The argument to push treatment to pre-puberty would make sense if it were definitively diagnosible like heart disease but it's actually a poor idea with our current lack of understanding because it doubles down on treatment consequences while at the same time forestalling the window for diagnosis and therapeutic alternatives.

Also, the rationale to aid passing is an implicit acknowledgement that people who transition and don't pass don't actually resolve their dysphoria. I have a speculative suspicion that part of the drive towards early use of puberty blockers are reports from those who transitioned but still haven't resolved their dysphoria--"If only I had passed, then I wouldn't be dysphoric still"?

Anyway aside from this suspicion, the limited research on treatment with puberty blockers shows mixed outcomes so I don't think it's the silver bullet. I think this end of treatment under a passing rationale also segues from a medicalist to a trans-humanist paradigm.

Overall there needs to be much greater research into this issue. As you've alluded it's actually a grouping of different types under the umbrella 'trans' yet we talk as if it's all the same. As you acknowledge the transcum/ transtrender split isn't sufficient. Transvestites, transsexuals prominent in the past is a different thing than the modern gender dysphoria (as we've seen with the change in gender ratio). Transexuals as studied by Blanchard, which included autogynephiles (undeniable fetishism at play here in my view, whether you like the term) and androphilic men are a different beast to a young girl feeling gender dysphoric or a vulnerable, terminally online person imbibing trans messaging from a young age.
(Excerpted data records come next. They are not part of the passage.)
This design comes from an exercise in tuning for a short achievable clock period on the open sky130 flow, not from production work. The RTL was checked by simulation tests, not by an equivalence proof against the original design. In this run the design's own scripts or RTL, not TritonCTS, make the clock network. No driver is modelled on the clock port, so clock power and skew are understated where the tree is cut down; a real chip needs a root buffer or a tree. Power and IR drop assume default switching activity.

===== constraint.sdc =====
create_clock -name core_clock -period 5.0 [get_ports {clk}]
set_input_delay 1.0000 -clock core_clock [delete_from_list [all_inputs] [get_ports {clk}]]
set_output_delay 1.0000 -clock core_clock [all_outputs]
set_load 0.01 [all_outputs]

===== flow/manual_cts.tcl =====
# Manual two-level clock tree: the clock port drives NROOT root buffers, each
# root drives the leaf buffers of one region, and each leaf buffer drives a
# cluster of about LEAF_SIZE neighbouring flip-flops.
set leaf_size [expr {[info exists ::env(MCTS_LEAF_SIZE)] ? $::env(MCTS_LEAF_SIZE) : 28}]
set nroot [expr {[info exists ::env(MCTS_NROOT)] ? $::env(MCTS_NROOT) : 4}]
set bufcell [expr {[info exists ::env(MCTS_BUF)] ? $::env(MCTS_BUF) : "sky130_fd_sc_hd__clkbuf_16"}]
set rootcell [expr {[info exists ::env(MCTS_ROOTBUF)] ? $::env(MCTS_ROOTBUF) : "sky130_fd_sc_hd__clkbuf_16"}]

set block [ord::get_db_block]
set dbu [$block getDbUnitsPerMicron]
set clk_port_name [get_full_name [lindex [get_property [lindex [all_clocks] 0] sources] 0]]
set clknet [$block findNet $clk_port_name]

# sinks: every instance pin on the clock net, with its location in um
set sinks {}
foreach it [$clknet getITerms] {
  set inst [$it getInst]
  set bb [$inst getBBox]
  set x [expr {([$bb xMin] + [$bb xMax]) / 2.0 / $dbu}]
  set y [expr {([$bb yMin] + [$bb yMax]) / 2.0 / $dbu}]
  lappend sinks [list [$inst getName]/[[$it getMTerm] getName] $x $y]
}
set n [llength $sinks]
puts "manual_cts: $n sinks on $clk_port_name"

# split a list of {name x y} into groups of near-equal size on a grid
proc grid_split {items ngroups} {
  set xs [lsort -real [lmap i $items {lindex $i 1}]]
  set ys [lsort -real [lmap i $items {lindex $i 2}]]
  set w [expr {max(1.0, [lindex $xs end] - [lindex $xs 0])}]
  set h [expr {max(1.0, [lindex $ys end] - [lindex $ys 0])}]
  set nx [expr {max(1, int(round(sqrt($ngroups * $w / $h))))}]
  if {$nx > $ngroups} { set nx $ngroups }
  set ny [expr {int(ceil(double($ngroups) / $nx))}]
  set byx [lsort -real -index 1 $items]
  set m [llength $byx]
  set groups {}
  for {set i 0} {$i < $nx} {incr i} {
    set a [expr {$i * $m / $nx}]
    set b [expr {($i + 1) * $m / $nx - 1}]
    set col [lsort -real -index 2 [lrange $byx $a $b]]
    set mc [llength $col]
    # snake order so neighbouring groups stay close
    for {set j 0} {$j < $ny} {incr j} {
      set c [expr {$j * $mc / $ny}]
      set d [expr {($j + 1) * $mc / $ny - 1}]
      if {$d >= $c} { lappend groups [lrange $col $c $d] }
    }
  }
  return $groups
}

proc centroid {g} {
  set sx 0; set sy 0
  foreach i $g { set sx [expr {$sx + [lindex $i 1]}]; set sy [expr {$sy + [lindex $i 2]}] }
  return [list [expr {$sx / [llength $g]}] [expr {$sy / [llength $g]}]]
}

set nleaf [expr {int(ceil(double($n) / $leaf_size))}]
set leaves {}
set k 0
foreach g [grid_split $sinks $nleaf] {
  lassign [centroid $g] cx cy
  set pins [lmap i $g {get_pins [lindex $i 0]}]
  set name clkleaf_$k
  insert_buffer -buffer_cell $bufcell -net $clk_port_name -load_pins $pins -location [list $cx $cy] -buffer_name $name -net_name clknet_leaf_$k
  set drv [[[$block findITerm [lindex $g 0 0]] getNet] getFirstOutput]
  lappend leaves [list [[$drv getInst] getName]/A $cx $cy]
  incr k
}
puts "manual_cts: $k leaf buffers"
set k 0
foreach g [grid_split $leaves $nroot] {
  lassign [centroid $g] cx cy
  set pins [lmap i $g {get_pins [lindex $i 0]}]
  insert_buffer -buffer_cell $rootcell -net $clk_port_name -load_pins $pins -location [list $cx $cy] -buffer_name clkroot_$k -net_name clknet_root_$k
  incr k
}
puts "manual_cts: $k root buffers"
foreach net [$block getNets] {
  if {[string match clknet_* [$net getName]] || [$net getName] eq $clk_port_name} { $net setSigType CLOCK }
}
set_propagated_clock [all_clocks]

# The tree is complete: TritonCTS, which cts.tcl calls next, has nothing left to do.
rename clock_tree_synthesis triton_clock_tree_synthesis
proc clock_tree_synthesis {args} { puts "manual_cts: clock tree built by manual_cts.tcl" }

===== standard.sh =====
#!/bin/bash
# synth_recipe.tcl (not shown) runs the flow's synth.tcl, then flattens the netlist and writes it again
# the make line also repeats each setting of config.mk as NAME=value (left out here)
make -C /OpenROAD-flow-scripts/flow DESIGN_CONFIG=/design/flow/config.mk WORK_HOME=/design/flow/orfs CLKGATE_MAP_FILE= SYNTH_SCRIPT=/design/flow/synth_recipe.tcl "${@:-finish}"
In addition to the medical frame and trying to identify any biological differences around gender non-conformity (being an effeminate gay male for example), we need to have two other frames to understand this issue in my view.
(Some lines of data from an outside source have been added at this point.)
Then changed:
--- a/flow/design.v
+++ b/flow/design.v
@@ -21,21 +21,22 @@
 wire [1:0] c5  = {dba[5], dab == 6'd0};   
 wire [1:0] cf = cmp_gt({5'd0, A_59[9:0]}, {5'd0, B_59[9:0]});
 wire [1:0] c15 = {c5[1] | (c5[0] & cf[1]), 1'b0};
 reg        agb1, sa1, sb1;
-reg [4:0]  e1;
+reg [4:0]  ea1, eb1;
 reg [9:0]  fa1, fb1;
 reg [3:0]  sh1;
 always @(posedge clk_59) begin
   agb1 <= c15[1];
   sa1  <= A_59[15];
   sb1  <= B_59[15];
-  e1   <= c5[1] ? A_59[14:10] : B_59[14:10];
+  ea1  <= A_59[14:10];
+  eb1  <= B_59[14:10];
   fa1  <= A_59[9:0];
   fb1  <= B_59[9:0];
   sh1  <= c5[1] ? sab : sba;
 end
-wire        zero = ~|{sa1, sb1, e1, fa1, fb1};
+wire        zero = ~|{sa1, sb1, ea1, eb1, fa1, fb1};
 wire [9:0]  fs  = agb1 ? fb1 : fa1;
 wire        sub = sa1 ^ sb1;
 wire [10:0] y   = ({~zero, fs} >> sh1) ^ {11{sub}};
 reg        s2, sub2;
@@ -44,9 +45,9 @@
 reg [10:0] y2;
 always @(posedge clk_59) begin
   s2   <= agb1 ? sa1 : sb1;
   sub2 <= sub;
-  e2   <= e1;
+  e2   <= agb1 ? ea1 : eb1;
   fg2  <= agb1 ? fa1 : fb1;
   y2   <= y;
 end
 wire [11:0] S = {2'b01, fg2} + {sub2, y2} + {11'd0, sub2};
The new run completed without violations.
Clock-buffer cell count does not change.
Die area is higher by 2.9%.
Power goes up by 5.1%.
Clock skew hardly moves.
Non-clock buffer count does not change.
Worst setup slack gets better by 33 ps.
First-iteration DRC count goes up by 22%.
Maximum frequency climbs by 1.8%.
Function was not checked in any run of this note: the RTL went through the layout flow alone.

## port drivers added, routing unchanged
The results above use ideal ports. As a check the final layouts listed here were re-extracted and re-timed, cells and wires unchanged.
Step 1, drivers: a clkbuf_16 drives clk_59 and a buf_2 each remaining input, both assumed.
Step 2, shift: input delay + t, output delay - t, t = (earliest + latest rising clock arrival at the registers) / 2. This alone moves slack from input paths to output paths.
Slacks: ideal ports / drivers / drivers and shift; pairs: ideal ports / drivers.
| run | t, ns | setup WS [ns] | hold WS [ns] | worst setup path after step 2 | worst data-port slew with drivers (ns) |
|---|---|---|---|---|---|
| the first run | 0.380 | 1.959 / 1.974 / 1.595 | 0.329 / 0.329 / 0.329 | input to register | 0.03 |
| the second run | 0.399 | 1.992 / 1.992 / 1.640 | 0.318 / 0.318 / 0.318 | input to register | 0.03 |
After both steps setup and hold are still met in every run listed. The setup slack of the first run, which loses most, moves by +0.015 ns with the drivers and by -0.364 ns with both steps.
Source: an optimization exercise on an open RTL-to-GDS flow (aim: small area and a short achievable clock period). Production flows keep margins and buffers that such runs may drop. Function was not checked in any run shown here: the RTL went through the layout flow alone.

==> flow/design.v, too long to show whole: its modules and the start of the top module <==
// module direct_FIR: 1533 lines
// module fa3: 6 lines
// module synthesis_direct_FIR: 8 lines
module synthesis_direct_FIR(out, inp, clk, rstn);
  // ...
==> flow/flow/run.sh <==
#!/bin/bash
# Own layout flow: the standard ORFS flow, with the port buffers built
# from regular buffers instead of delay buffers, and setup repair asked to
# leave a margin (SETUP_MARGIN ns) so that it also works on paths that
# already meet the design's clock period.
set -euo pipefail
cd "$(dirname "$0")/.."
export BUFFER_PORTS_ARGS="-buffer_cell sky130_fd_sc_hd__buf_2"
export SETUP_SLACK_MARGIN=${SETUP_MARGIN:-8.1}
bash standard.sh > standard_make.log 2>&1
==> flow/standard.sh <==
#!/bin/bash
# synth_recipe.tcl (not shown) runs the flow's synth.tcl, then flattens the netlist and writes it again
# the make line also repeats each setting of config.mk as NAME=value (left out here)
make -C /OpenROAD-flow-scripts/flow DESIGN_CONFIG=/design/flow/config.mk WORK_HOME=/design/flow/orfs CLKGATE_MAP_FILE= SYNTH_SCRIPT=/design/flow/synth_recipe.tcl "${@:-finish}"
==> flow/config.mk <==
export PLATFORM = sky130hd
export DESIGN_NAME = synthesis_direct_FIR
export DESIGN_NICKNAME = synthesis_direct_FIR
export VERILOG_FILES = /design/flow/design.v
export SDC_FILE = /design/flow/constraint.sdc
export NUM_CORES = 4
export LEC_CHECK = 0
export CAP_MARGIN = 20
export CORE_MARGIN = 2
export CORE_UTILIZATION = 65
export CTS_BUF_LIST = sky130_fd_sc_hd__clkbuf_16
export CTS_CLUSTER_DIAMETER = 80
export CTS_CLUSTER_SIZE = 25
export SLEW_MARGIN = 20
export SYNTH_HIERARCHICAL = 1
export SYNTH_MINIMUM_KEEP_SIZE = 0
==> flow/constraint.sdc <==
create_clock -name core_clock -period 11.5 [get_ports {clk}]
set_input_delay 2.3000 -clock core_clock [delete_from_list [all_inputs] [get_ports {clk}]]
set_output_delay 2.3000 -clock core_clock [all_outputs]
set_load 0.01 [all_outputs]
The first (articulated by Helen Joyce) is that trans is best thought of as a culture bound syndrome, that is, the experience of a set of internal experiences and suffering is mediated and interpreted within the current cultural settings. Gender dysphoria is at heart the description of an internal sense, but unavoidably the way we describe our experiences has cultural input. You can chart the rise and fall of many conditions (not just psychological), where what changed wasn't the underlying aetiology but the cultural setting where 'symptoms' are expressed. So hysteria was a notable condition of the past but doesn't exist now, carpal tunnel syndrome seems to have been largely a fad. It's possible that for some people the underlying cognitive complex of conditions like anorexia and ocd (to be sure longstanding behaviors over history) are being reinterpreted within the lens of gender dysphoria. It's clear that there is some overlap in these conditions for people who present at gender clinics. Similarly generalized anxiety around puberty may manifest as GD. Many different mental health indicators (self harm, depression) have shown a sharp rise for young people in recent years, particularly young women. Is it really hard to believe that this isn't some manifestation of a social unease of the moment but exhibiting in different forms due to the complex of interactive effects?
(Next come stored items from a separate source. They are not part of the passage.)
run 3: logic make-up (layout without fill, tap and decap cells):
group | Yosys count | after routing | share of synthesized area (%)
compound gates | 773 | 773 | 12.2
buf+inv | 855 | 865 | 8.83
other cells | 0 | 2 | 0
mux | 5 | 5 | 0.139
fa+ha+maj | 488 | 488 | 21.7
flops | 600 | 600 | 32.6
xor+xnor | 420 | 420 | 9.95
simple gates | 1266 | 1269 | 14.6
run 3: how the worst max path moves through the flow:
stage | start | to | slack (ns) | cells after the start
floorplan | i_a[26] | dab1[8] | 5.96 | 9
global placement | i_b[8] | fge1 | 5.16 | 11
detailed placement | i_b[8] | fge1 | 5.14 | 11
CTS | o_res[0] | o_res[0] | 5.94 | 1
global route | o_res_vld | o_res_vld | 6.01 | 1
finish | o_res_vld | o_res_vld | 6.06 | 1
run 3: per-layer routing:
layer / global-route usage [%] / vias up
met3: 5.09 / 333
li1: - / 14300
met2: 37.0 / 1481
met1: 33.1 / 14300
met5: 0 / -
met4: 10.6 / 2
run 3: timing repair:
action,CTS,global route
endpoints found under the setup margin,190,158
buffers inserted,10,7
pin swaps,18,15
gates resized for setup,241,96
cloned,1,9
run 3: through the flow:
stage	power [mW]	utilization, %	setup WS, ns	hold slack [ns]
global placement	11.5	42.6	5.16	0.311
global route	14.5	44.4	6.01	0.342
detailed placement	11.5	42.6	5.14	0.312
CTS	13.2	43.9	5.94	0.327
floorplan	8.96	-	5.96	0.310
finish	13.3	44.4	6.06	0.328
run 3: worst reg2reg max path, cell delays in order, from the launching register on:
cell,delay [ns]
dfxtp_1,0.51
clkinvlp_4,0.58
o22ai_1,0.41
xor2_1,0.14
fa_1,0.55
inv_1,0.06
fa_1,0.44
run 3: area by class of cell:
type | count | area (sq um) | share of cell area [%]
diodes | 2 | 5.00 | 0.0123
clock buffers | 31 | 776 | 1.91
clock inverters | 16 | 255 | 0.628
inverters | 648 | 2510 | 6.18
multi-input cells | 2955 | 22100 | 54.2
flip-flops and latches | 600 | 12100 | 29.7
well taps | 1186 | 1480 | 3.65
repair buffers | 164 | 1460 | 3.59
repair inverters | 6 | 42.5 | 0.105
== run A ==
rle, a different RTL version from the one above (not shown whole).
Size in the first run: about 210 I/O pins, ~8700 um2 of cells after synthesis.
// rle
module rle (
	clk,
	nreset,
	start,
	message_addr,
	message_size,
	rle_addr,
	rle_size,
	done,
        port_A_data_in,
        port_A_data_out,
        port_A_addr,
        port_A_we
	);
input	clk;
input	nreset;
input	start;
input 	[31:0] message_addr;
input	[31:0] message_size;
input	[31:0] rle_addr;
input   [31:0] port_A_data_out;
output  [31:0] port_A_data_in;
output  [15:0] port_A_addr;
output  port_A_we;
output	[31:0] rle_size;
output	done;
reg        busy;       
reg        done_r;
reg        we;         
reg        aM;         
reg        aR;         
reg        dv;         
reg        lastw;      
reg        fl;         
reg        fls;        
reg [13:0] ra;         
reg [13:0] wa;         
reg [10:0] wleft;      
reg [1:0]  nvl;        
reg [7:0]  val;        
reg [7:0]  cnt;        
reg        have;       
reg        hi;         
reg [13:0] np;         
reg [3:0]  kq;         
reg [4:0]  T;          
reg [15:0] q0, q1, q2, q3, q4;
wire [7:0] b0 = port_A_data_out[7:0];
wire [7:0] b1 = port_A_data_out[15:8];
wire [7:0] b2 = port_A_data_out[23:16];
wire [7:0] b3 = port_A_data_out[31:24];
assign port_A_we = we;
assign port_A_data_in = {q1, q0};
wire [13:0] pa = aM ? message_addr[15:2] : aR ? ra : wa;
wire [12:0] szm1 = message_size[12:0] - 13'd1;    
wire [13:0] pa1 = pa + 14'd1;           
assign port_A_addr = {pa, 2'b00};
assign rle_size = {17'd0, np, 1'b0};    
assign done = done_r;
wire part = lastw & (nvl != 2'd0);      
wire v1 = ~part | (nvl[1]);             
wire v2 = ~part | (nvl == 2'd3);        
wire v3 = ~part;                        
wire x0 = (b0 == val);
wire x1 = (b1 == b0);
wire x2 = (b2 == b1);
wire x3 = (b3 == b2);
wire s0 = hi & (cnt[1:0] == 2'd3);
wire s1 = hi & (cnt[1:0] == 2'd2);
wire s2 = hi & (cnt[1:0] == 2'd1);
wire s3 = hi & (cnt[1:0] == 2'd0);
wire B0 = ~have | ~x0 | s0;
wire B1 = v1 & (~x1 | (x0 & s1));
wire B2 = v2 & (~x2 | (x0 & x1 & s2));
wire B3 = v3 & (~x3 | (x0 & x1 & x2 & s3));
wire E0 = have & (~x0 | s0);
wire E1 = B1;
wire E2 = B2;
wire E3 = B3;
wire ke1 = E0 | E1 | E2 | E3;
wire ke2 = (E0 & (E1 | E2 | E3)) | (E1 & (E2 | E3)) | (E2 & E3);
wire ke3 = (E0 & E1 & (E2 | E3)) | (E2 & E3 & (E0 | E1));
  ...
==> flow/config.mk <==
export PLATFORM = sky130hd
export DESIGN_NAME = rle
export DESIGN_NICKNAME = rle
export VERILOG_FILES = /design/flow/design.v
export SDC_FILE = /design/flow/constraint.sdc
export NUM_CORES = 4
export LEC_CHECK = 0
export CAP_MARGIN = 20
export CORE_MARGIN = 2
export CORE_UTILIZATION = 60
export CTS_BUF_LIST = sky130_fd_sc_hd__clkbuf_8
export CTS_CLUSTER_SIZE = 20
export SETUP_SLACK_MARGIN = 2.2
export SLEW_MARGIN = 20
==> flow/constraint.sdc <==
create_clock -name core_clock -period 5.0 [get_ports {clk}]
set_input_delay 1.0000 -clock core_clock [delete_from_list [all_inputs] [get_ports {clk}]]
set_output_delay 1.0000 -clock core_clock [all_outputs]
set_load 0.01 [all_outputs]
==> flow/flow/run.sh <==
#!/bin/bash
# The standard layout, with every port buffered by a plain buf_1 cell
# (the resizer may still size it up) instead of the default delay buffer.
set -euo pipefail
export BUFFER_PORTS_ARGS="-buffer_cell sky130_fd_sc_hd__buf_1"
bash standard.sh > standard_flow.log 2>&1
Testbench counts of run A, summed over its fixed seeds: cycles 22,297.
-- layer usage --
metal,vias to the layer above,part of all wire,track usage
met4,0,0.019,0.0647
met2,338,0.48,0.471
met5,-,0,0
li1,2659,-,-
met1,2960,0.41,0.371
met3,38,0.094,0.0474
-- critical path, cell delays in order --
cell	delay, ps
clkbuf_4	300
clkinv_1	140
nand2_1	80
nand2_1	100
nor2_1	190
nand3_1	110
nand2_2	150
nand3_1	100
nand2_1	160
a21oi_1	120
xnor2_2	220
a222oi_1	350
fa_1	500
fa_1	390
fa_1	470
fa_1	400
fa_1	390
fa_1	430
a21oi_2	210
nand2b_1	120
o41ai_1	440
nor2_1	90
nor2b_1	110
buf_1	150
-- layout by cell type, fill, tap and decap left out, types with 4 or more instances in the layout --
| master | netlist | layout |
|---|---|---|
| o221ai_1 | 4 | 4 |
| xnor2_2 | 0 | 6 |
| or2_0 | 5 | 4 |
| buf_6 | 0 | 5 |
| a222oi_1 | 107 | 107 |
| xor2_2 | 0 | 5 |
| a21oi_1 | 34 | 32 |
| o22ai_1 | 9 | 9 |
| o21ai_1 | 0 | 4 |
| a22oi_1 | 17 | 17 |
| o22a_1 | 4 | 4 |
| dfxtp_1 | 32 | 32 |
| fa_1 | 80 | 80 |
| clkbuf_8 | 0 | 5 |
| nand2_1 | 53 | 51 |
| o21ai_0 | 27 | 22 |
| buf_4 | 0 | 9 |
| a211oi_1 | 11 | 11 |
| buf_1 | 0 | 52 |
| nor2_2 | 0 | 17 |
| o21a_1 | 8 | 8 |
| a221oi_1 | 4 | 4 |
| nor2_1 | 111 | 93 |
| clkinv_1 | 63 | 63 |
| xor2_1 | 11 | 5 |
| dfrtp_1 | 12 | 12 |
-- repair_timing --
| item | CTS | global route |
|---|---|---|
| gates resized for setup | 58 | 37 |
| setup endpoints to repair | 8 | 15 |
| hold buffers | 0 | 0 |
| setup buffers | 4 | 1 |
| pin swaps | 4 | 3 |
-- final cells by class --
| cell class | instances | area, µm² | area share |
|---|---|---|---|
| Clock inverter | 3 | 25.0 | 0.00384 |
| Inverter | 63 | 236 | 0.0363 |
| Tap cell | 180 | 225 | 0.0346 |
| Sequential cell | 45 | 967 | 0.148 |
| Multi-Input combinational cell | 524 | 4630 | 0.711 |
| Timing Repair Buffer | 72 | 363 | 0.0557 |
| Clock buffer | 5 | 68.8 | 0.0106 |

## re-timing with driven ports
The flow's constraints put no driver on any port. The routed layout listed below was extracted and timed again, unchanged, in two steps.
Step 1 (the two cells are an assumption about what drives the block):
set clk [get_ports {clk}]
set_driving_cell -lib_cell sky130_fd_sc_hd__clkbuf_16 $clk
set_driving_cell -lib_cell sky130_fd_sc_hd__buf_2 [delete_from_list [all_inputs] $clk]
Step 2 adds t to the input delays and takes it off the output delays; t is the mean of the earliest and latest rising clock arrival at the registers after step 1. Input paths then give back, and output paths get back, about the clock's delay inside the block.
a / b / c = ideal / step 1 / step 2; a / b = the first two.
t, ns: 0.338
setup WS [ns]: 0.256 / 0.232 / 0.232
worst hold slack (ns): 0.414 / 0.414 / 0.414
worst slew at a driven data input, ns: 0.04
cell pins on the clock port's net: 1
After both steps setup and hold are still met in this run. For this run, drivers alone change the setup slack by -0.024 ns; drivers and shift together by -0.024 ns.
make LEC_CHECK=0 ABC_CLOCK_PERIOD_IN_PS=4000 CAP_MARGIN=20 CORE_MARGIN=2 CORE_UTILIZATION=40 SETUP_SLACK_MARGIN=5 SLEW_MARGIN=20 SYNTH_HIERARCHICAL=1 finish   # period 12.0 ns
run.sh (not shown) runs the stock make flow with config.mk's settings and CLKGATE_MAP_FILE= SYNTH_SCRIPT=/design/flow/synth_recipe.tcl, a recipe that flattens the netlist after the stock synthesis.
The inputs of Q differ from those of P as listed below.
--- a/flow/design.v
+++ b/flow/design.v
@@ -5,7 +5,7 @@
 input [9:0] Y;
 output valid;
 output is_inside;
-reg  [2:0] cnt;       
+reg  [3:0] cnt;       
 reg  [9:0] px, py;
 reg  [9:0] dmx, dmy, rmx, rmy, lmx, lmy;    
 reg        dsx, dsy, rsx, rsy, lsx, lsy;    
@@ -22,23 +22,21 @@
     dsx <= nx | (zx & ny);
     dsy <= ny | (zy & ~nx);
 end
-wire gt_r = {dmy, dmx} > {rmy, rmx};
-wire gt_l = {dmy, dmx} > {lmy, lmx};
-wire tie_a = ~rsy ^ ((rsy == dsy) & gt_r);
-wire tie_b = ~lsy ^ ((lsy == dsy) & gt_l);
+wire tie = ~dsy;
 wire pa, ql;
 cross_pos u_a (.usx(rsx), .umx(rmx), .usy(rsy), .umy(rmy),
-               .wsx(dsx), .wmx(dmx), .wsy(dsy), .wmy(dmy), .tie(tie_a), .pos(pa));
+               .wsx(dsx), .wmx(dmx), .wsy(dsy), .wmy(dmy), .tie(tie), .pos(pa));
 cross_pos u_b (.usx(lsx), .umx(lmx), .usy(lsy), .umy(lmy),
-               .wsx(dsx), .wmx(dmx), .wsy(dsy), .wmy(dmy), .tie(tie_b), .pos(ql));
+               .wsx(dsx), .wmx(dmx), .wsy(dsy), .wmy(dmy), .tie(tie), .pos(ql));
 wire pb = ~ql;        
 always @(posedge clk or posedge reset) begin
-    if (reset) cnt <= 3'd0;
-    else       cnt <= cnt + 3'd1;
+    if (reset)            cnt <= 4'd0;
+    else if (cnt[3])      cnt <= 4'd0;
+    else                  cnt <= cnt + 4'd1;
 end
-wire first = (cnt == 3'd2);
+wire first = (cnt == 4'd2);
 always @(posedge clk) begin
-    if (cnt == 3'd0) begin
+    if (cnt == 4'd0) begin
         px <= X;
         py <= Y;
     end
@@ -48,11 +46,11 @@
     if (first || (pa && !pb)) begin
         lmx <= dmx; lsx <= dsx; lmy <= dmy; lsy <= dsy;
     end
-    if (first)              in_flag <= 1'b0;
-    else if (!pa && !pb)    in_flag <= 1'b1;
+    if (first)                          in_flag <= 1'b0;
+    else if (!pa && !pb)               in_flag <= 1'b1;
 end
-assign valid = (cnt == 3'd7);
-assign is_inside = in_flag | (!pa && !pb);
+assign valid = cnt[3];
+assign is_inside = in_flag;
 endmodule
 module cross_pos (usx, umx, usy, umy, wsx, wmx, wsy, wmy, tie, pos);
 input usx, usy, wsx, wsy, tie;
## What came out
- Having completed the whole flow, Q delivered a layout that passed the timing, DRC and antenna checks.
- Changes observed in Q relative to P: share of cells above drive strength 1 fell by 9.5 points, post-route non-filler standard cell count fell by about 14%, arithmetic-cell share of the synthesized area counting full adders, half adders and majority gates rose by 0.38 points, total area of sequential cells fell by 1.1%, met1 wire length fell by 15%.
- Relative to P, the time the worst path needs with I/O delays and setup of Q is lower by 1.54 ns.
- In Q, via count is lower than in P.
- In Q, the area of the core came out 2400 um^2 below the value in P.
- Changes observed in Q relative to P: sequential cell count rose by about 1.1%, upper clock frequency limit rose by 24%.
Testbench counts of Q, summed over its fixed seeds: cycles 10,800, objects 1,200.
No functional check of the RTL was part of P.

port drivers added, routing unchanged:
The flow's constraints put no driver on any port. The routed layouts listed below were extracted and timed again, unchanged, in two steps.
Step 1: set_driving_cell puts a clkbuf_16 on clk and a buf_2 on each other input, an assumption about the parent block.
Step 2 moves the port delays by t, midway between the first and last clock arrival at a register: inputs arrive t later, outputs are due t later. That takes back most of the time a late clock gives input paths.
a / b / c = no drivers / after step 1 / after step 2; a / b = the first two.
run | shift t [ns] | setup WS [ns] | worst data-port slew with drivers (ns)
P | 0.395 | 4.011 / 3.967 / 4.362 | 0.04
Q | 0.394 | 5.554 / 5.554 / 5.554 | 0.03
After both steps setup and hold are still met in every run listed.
Source: an optimization exercise on an open RTL-to-GDS flow (aim: small area). Production flows keep margins and buffers that such runs may drop. At most, simulation tests tie the RTL to the original design; equivalence was not proved. For run 1, only the layout was checked, not whether the RTL still works. The flow treats the clock pin as an ideal source, which a real chip does not have. Power and IR drop assume default switching activity.

--- flow/design.v ---
`timescale 1ns/1ps
module fifo_tx (
    input  wire       clk_fifo_tx,
    input  wire       rst,
    input  wire [7:0] data_in,
    input  wire       wr_en,
    input  wire       start_tx,
    input  wire       next_frame,
    output wire [7:0] data_out,
    output reg        fifo_tx_status
);
    reg [7:0] mem [0:16];
    reg [4:0] count;
    wire push = wr_en && !count[4];
    wire load = next_frame || (start_tx && !fifo_tx_status);
    wire nz   = |count;
    wire pop  = load && nz;
    integer i;
    always @(posedge clk_fifo_tx) begin
        if (push) begin
            mem[0] <= data_in;
            for (i = 1; i < 17; i = i + 1)
                mem[i] <= mem[i-1];
        end
    end
    wire [7:0] m0 = count[4] ? mem[16] : mem[0];
    reg  [7:0] l1 [0:3];
    always @(*) begin
        case (count[1:0])
            2'd0: l1[0] = m0;
            2'd1: l1[0] = mem[1];
            2'd2: l1[0] = mem[2];
            default: l1[0] = mem[3];
        endcase
        for (i = 1; i < 4; i = i + 1)
            case (count[1:0])
                2'd0: l1[i] = mem[4*i];
                2'd1: l1[i] = mem[4*i+1];
                2'd2: l1[i] = mem[4*i+2];
                default: l1[i] = mem[4*i+3];
            endcase
    end
    assign data_out = l1[count[3:2]];
    always @(posedge clk_fifo_tx) begin
        if (rst) begin
            count <= 0;
            fifo_tx_status <= 1'b0;
        end else begin
            if (load)
                fifo_tx_status <= nz;
            count <= count + push - pop;
        end
    end
endmodule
This brings us to the second frame which is really just a wider view of the previous point. This is trans as a sociogenic meme, or social contagion. This is where we are now. Culture has created an idea of trans, as a progressive, transcendent human rights issue and the cultural forces now permeate sufficiently that we may just be sending kids down the trans train without there needing to be any careful medical scrutiny. Some people may start choose trans, ie a lifestyle option. Parents may influence their child to actualise themselves as progressives

Anyway Ive blathered long enough. I only put in the more general, speculative points to show that trans may indicate a particular cultural moment, as part of a broader meaning crisis and so solutions will have to be at that level also.